The target variable was:

  • ReactorType
    • 0 = BWR
    • 1 = PWR

The main engineered and selected features included:

Numeric features

  • Capacity
  • Latitude
  • Longitude
  • AbsLatitude
  • ConstructionYear
  • OperationalYear
  • YearsToOperation
  • ReactorAge

got to say that at first i used only capacity and the cordinates.

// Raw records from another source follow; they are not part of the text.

===== config.mk =====
export PLATFORM = sky130hd
export DESIGN_NAME = mc_maindec
export DESIGN_NICKNAME = d
export VERILOG_FILES = /design/src/rtl/mips_pkg.sv /design/src/rtl/mc_outdec.sv /design/src/rtl/mc_maindec.sv
export SDC_FILE = /design/constraint.sdc
export NUM_CORES = 1
export LEC_CHECK = 0
export CELL_PAD_IN_SITES_DETAIL_PLACEMENT = 0
export CELL_PAD_IN_SITES_GLOBAL_PLACEMENT = 1
export CORE_MARGIN = 8
export CORE_UTILIZATION = 23
export DETAILED_ROUTE_END_ITERATION = 8
export PLACE_DENSITY_LB_ADDON = 0.12
export REMOVE_ABC_BUFFERS = 1
export SYNTH_ARGS = -nofsm -noshare
export SYNTH_HDL_FRONTEND = slang
export SYNTH_SLANG_ARGS = --single-unit

===== constraint.sdc =====
create_clock -name clk -period 1.18 [get_ports clk]
set_input_delay 0.236 -clock clk [delete_from_list [all_inputs] [get_ports clk]]
set_output_delay 0.236 -clock clk [all_outputs]
set_load 0.02 [all_outputs]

after that i improved my model with the other features

Categorical features

  • Status
  • Country
  • CountryCode

The following models were tested:

  • Logistic Regression
  • Balanced Logistic Regression
  • Random Forest
  • Gradient Boosting

Model Results

The best model was Random Forest.

Best Model: Random Forest

  • Accuracy: 0.8957
  • Macro F1-score: 0.8467
  • BWR Recall: 0.7917
  • PWR Recall: 0.9231

Interpretation:
Random Forest performed better than the other models because it was able to capture more complex patterns in the data.
It also gave the best balance between overall performance and detection of both reactor types.

Limitations

This project has several limitations:

  • Some useful variables originally had missing values.
  • The dataset is imbalanced, with many more PWR reactors than BWR reactors.
  • Geographic coordinates alone do not clearly separate the two reactor types.
  • Some interesting geographic or political patterns may exist, but they would require further research beyond this dataset.

Final Conclusion

This project showed that it is possible to predict whether a nuclear reactor is PWR or BWR with good performance.

The exploratory analysis showed that Capacity is the strongest single feature, while geographic location and country also provide useful information.
However, no single feature perfectly separates the two classes.

Among all tested models, Random Forest gave the best results and was selected as the final model.